I have no research to back this up, but I'd expect that the more unknown and unpredictable your problem and search space are, the bigger the benefit of an evolutionary approach.

But it's never going to be efficient; it's inherently incredibly inefficient. It only really makes sense when no other method will work.


Google Scholar shows hundreds of Genetic Programming papers published in 2023. If we expand with some years, several have hundreds of citations, so the field is seemingly alive and well. I hope to find some uses of it myself, just because I like the concept.


Intuitively to me Monty Carlo would be better. Monty Carlo rocks.

Intuitively to me intelligent design is going to beat genetic programming.

It's the constants and knowing which intelligently designed algorithm is better that is impossible to know, which Monty Carlo solves.

Look at the antenna designed on Wiki and think how easy that would be with Monty Carlo - https://en.wikipedia.org/wiki/Genetic_algorithm#:~:text=The%....

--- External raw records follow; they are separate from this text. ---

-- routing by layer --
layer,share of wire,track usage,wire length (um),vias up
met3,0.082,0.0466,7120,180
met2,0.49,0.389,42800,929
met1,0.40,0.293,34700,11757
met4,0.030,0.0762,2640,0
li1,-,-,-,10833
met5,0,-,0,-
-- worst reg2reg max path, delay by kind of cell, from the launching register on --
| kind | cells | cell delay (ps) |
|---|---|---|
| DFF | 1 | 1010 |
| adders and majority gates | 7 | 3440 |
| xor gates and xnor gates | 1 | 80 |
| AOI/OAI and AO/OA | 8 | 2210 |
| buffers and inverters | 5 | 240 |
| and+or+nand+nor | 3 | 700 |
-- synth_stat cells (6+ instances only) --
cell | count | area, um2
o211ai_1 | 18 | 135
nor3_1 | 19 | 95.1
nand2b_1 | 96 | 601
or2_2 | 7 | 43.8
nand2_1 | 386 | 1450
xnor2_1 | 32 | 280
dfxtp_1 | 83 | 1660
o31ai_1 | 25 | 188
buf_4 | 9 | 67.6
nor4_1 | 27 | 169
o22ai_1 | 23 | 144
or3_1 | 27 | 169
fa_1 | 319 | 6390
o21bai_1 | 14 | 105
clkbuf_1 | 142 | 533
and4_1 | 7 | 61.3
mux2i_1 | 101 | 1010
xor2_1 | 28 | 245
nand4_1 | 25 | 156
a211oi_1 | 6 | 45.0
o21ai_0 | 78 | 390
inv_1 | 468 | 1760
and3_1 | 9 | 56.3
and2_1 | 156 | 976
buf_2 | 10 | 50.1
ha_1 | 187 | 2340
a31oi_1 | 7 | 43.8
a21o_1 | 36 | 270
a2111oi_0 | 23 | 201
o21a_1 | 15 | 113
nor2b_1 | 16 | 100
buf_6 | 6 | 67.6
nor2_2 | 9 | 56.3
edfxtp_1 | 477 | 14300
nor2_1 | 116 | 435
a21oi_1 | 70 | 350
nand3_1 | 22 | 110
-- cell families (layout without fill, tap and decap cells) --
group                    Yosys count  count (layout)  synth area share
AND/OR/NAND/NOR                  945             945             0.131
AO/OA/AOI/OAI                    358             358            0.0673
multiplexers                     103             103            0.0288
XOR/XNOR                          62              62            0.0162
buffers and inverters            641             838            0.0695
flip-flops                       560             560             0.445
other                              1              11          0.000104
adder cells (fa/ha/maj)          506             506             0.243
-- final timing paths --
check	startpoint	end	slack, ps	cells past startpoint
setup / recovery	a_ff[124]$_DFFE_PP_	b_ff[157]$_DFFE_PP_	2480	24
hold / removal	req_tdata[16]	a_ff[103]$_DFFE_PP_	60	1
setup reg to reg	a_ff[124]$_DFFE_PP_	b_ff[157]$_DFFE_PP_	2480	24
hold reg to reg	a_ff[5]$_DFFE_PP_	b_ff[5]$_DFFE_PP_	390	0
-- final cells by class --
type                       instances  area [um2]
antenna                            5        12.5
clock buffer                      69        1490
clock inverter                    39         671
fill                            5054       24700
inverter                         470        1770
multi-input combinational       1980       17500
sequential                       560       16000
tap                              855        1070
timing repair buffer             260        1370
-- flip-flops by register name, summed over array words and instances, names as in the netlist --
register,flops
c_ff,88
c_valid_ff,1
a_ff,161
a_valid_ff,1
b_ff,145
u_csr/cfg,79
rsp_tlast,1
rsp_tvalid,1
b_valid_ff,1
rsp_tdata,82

John R. Koza book was 1992, computational power now allows us to smash things.

Here's a comparison at a wind farm design between Monte Carlo and genetic algorithms (Monty Carlo was better) - https://rera.shahroodut.ac.ir/article_2146_5e7bee97938fcd513...

But it's really interesting, have fun looking into it. Have a look through HN articles - https://hn.algolia.com/?dateRange=all&page=0&prefix=true&que...

[edit] I haven't differentiated between "What are the differences between genetic algorithms and genetic programming?" - https://stackoverflow.com/questions/3819977/what-are-the-dif...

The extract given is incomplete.